Iron and nitrogen co-doped carbons show great potential for high-performance electrochemical oxygen reduction reaction. However, the rational design of atomically dispersed iron over nitrogen-doped carbons with activity comparable to that of Pt-C is still challenging. Herein, we develop a new approach that enables the direct formation of intrinsically nitrogen-functionalized two-dimensional sheet-like carbons containing a high concentration of single Fe atoms. This strategy only involves one-step pyrolysis of both, guanine and iron nitrate, without using any guiding agent and sacrificial template. The electrochemistry tests demonstrate an excellent ORR performance of the prepared Fe-N_x-C catalyst with a half-wave potential of 0.85 V and a limited current density of −6.5 mA/cm² in alkaline medium, outperforming the commercial Pt-C and most of previously reported Fe-N_x-C catalysts.

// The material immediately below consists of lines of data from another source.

Background: an optimization exercise with open tools, aiming at a short achievable clock period and few clock cycles. Do not read the settings as production practice.
Only simulation tests tie the RTL to the original design; equivalence was not proved.
Power figures rest on the tool's default switching activity, not on a simulated workload.

==> flow/design.v (excerpt) <==
module arq_core (
    input  wire        clk,
    input  wire        rst,           
    output reg         mem_re,
    output reg         mem_we,
    output reg  [7:0]  mem_addr,
    output reg  [31:0] mem_wdata,
    input  wire [31:0] mem_rdata,
    output reg         retire,        
    output wire        halted,
    output wire        faulted,
    output wire [31:0] pc,
    output wire [31:0] r0,
    output wire [31:0] r1,
    output wire [31:0] r2,
    output wire [31:0] r3,
    output wire [2:0]  flags,         
    output wire [31:0] icount,
    output reg  [2:0]  fault_code,
    output reg  [31:0] fault_value,
    output reg  [31:0] fault_pc,
    output reg  [4:0]  fault_opc
);
export LEC_CHECK = 0
export CAP_MARGIN = 20
export CORE_MARGIN = 2
export CORE_UTILIZATION = 40
export SLEW_MARGIN = 20
export SYNTH_MEMORY_MAX_BITS = 65536
create_clock -name core_clock -period 10.0 [get_ports {clk}]
standard.sh (not shown) runs the stock make flow with config.mk's settings and CLKGATE_MAP_FILE= SYNTH_SCRIPT=/design/flow/synth_recipe.tcl, a recipe that flattens the netlist after the stock synthesis.
==> flow/flow/run.sh <==
#!/bin/bash
set -euo pipefail
cd "$(dirname "$0")/.."
bash standard.sh SETUP_SLACK_MARGIN=6.5 ABC_CLOCK_PERIOD_IN_PS=3000 TNS_END_PERCENT=20 finish > flow_make.log 2>&1
Testbench counts at the start, summed over its fixed seeds: cycles 44,778.
Next try:
--- a/flow/design.v
+++ b/flow/design.v
@@ -46,23 +46,22 @@
     reg  [8:0]  ea;                   
     reg  [31:0] gpr0, gpr1, gpr2, gpr3;
     reg         fz, fn, fnz;
     reg  [31:0] opx;                  
     reg  [31:0] opxe;                 
     reg  [31:0] opy;                  
     reg  [1:0]  rid;                  
     reg  [7:0]  madr;                 
     reg         mhit;                 
     reg         rdiss;                
     reg  [31:0] dreg;
-    reg  [31:0] wx, wy;               
     reg         dv;
     reg         cond;
     reg  [3:0]  cndv;                 
     reg  [31:0] icnt;
     reg         halted_q, faulted_q;
     reg         pcbad;                
     reg  [31:0] acc, xs;
     reg  [32:0] yb;
     reg         ydone;                
     reg         mmem;                 
     assign halted  = halted_q;
@@ -191,24 +190,25 @@
             3'b100:         booth = {1'b1, ~{x[30:0], 1'b0}};
             3'b101, 3'b110: booth = {1'b1, ~x};
             default:        booth = 33'd0;
         endcase
     endfunction
     reg  [31:0] bpp;
     reg         bneg;
     wire [31:0] mul_sum  = add32(acc, bpp, bneg);
     wire        mul_zero = sum_zero(acc, bpp, bneg);
     reg  [1:0]  axs, ays;
     reg         asub;
-    wire [31:0] ax   = wx;
-    wire [31:0] ay   = wy;
+    wire [31:0] ax   = k45 ? dreg : k17 ? 32'd1 : opx;
+    wire [31:0] ay0  = k45 ? opy : dreg;
+    wire [31:0] ay   = ksub ? ~ay0 : ay0;
     wire [31:0] asum = add32(ax, ay, ksub);
     wire        azero = sum_zero(ax, ay, ksub);
     wire [31:0] rr0 = add32(opxe, gpr0, 1'b0);
     wire [31:0] rr1 = add32(opxe, gpr1, 1'b0);
     wire [31:0] rr2 = add32(opxe, gpr2, 1'b0);
     wire [31:0] rr3 = add32(opxe, gpr3, 1'b0);
     wire [3:0]  rrz = ksub ? {&(opxe ^ gpr3), &(opxe ^ gpr2), &(opxe ^ gpr1), &(opxe ^ gpr0)}
                            : {sum_zero(opxe, gpr3, 1'b0), sum_zero(opxe, gpr2, 1'b0),
                               sum_zero(opxe, gpr1, 1'b0), sum_zero(opxe, gpr0, 1'b0)};
     wire [31:0] rrs = rsel(q0[1:0], rr0, rr1, rr2, rr3);
     wire [3:0]  incz = {&gpr3, &gpr2, &gpr1, &gpr0};
@@ -636,29 +636,24 @@
     end
     wire mul_ld = (st == S_C2 && op == 5'd3) || (st == S_WAIT && (op == 5'd6 || op == 5'd9));
     always @(posedge clk) begin
         if (st == S_C1) begin
             opx  <= c1_imm(op) ? q0 : rq0;
             opxe <= (op == 5'd2) ? ~rq0 : rq0;
             rid  <= q0[1:0];
             madr <= q0[7:0];
             mhit <= mhit_st;
             cndv <= rsel4(q0[1:0], cmp_a0, cmp_a1, cmp_a2, cmp_a3);
         end
-        if (rv_data) begin
-            wx <= k45 ? mem_rdata : k17 ? 32'd1 : opx;
-            if (!k45) wy <= ksub ? ~mem_rdata : mem_rdata;
-        end
         if (st == S_C2) begin
             opy <= rq0;
-            if (k45) wy <= ksub ? ~rq0 : rq0;
             if (op != 5'd18 && op != 5'd1 && op != 5'd2 && op != 5'd3) rid <= q0[1:0];
             if (c2_rdaddr(op)) begin
                 madr <= q0[7:0];
                 mhit <= mhit_st;
             end
             cond <= cond_n;
         end
         if (mul_ld) begin
             acc  <= 32'd0;
             case (msel)
                 2'd0: begin xs <= opx;  yb <= {rq0, 1'b0};  ydone <= (rq0[31:1] == 31'd0) || (rq0[31:1] == {31{1'b1}});
Result:
- The new run finished with timing, DRC and antenna clean
- routed wire length drops by roughly a tenth
- clock skew increases by 43 ps
- utilization came out lower by 0.45 points
- die area is lower by a few percent
- worst hold slack got worse by 13 ps
Testbench counts after the change, summed over its fixed seeds: cycles 44,778.

Another version of the RTL of arq_core (not shown whole).
For scale: ~7500 cells after synthesis, roughly 66000 sq um of cells after synthesis.
export LEC_CHECK = 0
export CAP_MARGIN = 20
export CORE_MARGIN = 2
export CORE_UTILIZATION = 40
export SLEW_MARGIN = 20
export SYNTH_MEMORY_MAX_BITS = 65536
create_clock -name core_clock -period 10.0 [get_ports {clk}]
Scripts as last shown in full above: flow/flow/run.sh
Testbench counts at the start, summed over its fixed seeds: cycles 44,778.
Background: an optimization exercise with open tools, aiming at small area, a short achievable clock period and few clock cycles. Do not read the settings as production practice.
At most, simulation tests tie the RTL to the original design; equivalence was not proved.
Power and IR drop assume default switching activity.

// rawc_seq
module rawc_seq (
    input  wire        clk,
    input  wire        rst,         
    input  wire        cmd_valid,
    output wire        cmd_ready,
    input  wire [31:0] cmd_word,
    input  wire        wr_valid,
    output wire        wr_ready,
    input  wire [7:0]  wr_byte,
    output wire        rd_valid,
    output wire [7:0]  rd_byte,
    output wire        rsp_valid,
    input  wire        rsp_ready,
    output wire [31:0] rsp_word,
    output wire        p_valid,
    input  wire        p_ready,
    output wire [3:0]  p_kind,
    output wire [5:0]  p_reg,
    output wire        p_word,
    output wire [15:0] p_wdata,
    input  wire [31:0] p_rdata
);
Size: roughly 79 flip-flops, about 150 I/O pins, roughly 7600 µm² of cells after synthesis.
clock: 5.0 ns
lec_check: 0
cap_margin: 10
core_margin: 2
core_utilization: 55
setup_slack_margin: 1.6
slew_margin: 10
standard.sh (not shown) runs the stock make flow with config.mk's settings and CLKGATE_MAP_FILE= SYNTH_SCRIPT=/design/flow/synth_recipe.tcl, a recipe that flattens the netlist after the stock synthesis.
==> flow/flow/run.sh <==
#!/bin/bash
# Layout flow: the standard ORFS flow (standard.sh), with these changes:
#  - the port buffers inserted during placement use the smallest buffer cell;
#  - synthesis leaves adders to ABC instead of extracting half/full adder
#    cells (ADDER_MAP_FILE empty), so carry chains are mapped as logic; the
#    synthesis script and its register names are the standard ones;
#  - clock tree synthesis uses clkbuf_4/clkbuf_8 and adds no dummy loads.
set -euo pipefail
export BUFFER_PORTS_ARGS="-buffer_cell sky130_fd_sc_hd__buf_1"
export ADDER_MAP_FILE=
export CTS_ARGS="-sink_clustering_enable -repair_clock_nets -buf_list {sky130_fd_sc_hd__clkbuf_4 sky130_fd_sc_hd__clkbuf_8} -dont_use_dummy_load -sink_clustering_size 30 -sink_clustering_max_diameter 80"
bash standard.sh > standard_flow.log 2>&1
The starting point completed without violations.
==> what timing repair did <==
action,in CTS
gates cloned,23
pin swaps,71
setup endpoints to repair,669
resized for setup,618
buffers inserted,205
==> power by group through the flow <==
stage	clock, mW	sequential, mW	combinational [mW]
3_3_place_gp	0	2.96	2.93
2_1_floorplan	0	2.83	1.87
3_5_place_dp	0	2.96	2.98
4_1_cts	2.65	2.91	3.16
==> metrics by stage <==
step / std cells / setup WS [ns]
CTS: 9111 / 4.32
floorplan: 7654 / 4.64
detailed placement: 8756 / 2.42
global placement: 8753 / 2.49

We believe that the emergence of superior ORR performance is mostly attributed to the uniform dispersion of single Fe atoms at the molecular level and the formation of abundant coordinated Fe-N_x sites. In addition, the high surface area, optimal porosity and defective structure (particularly the defects at the edge) of the two-dimensional carbons are also beneficial for the improved ORR activity.

铁和氮共掺杂碳显示出用于高性能电化学氧还原反应的巨大潜力。但是，合理设计具有与Pt-C相当活性的氮掺杂碳原子分散铁的方法仍具有挑战性。本文中，我们开发了一种新方法，可以直接形成包含高浓度单个Fe原子的内在氮官能化的二维片状碳。该策略仅涉及鸟嘌呤和硝酸铁的一步热解，而无需使用任何引导剂和牺牲模板。电化学测试表明，制得的Fe-N _x -C催化剂具有出色的ORR性能，半波电势为0.85 V，极限电流密度为-6.5 mA / cm ²在碱性介质中，性能优于市售的Pt-C和大多数以前报道的Fe-N _x -C催化剂。我们相信，ORR性能优异的出现主要归因于单个Fe原子在分子水平上的均匀分散以及大量配位的Fe-N _x位点的形成。此外，二维碳的高表面积，最佳孔隙率和缺陷结构（尤其是边缘缺陷）也有利于提高ORR活性。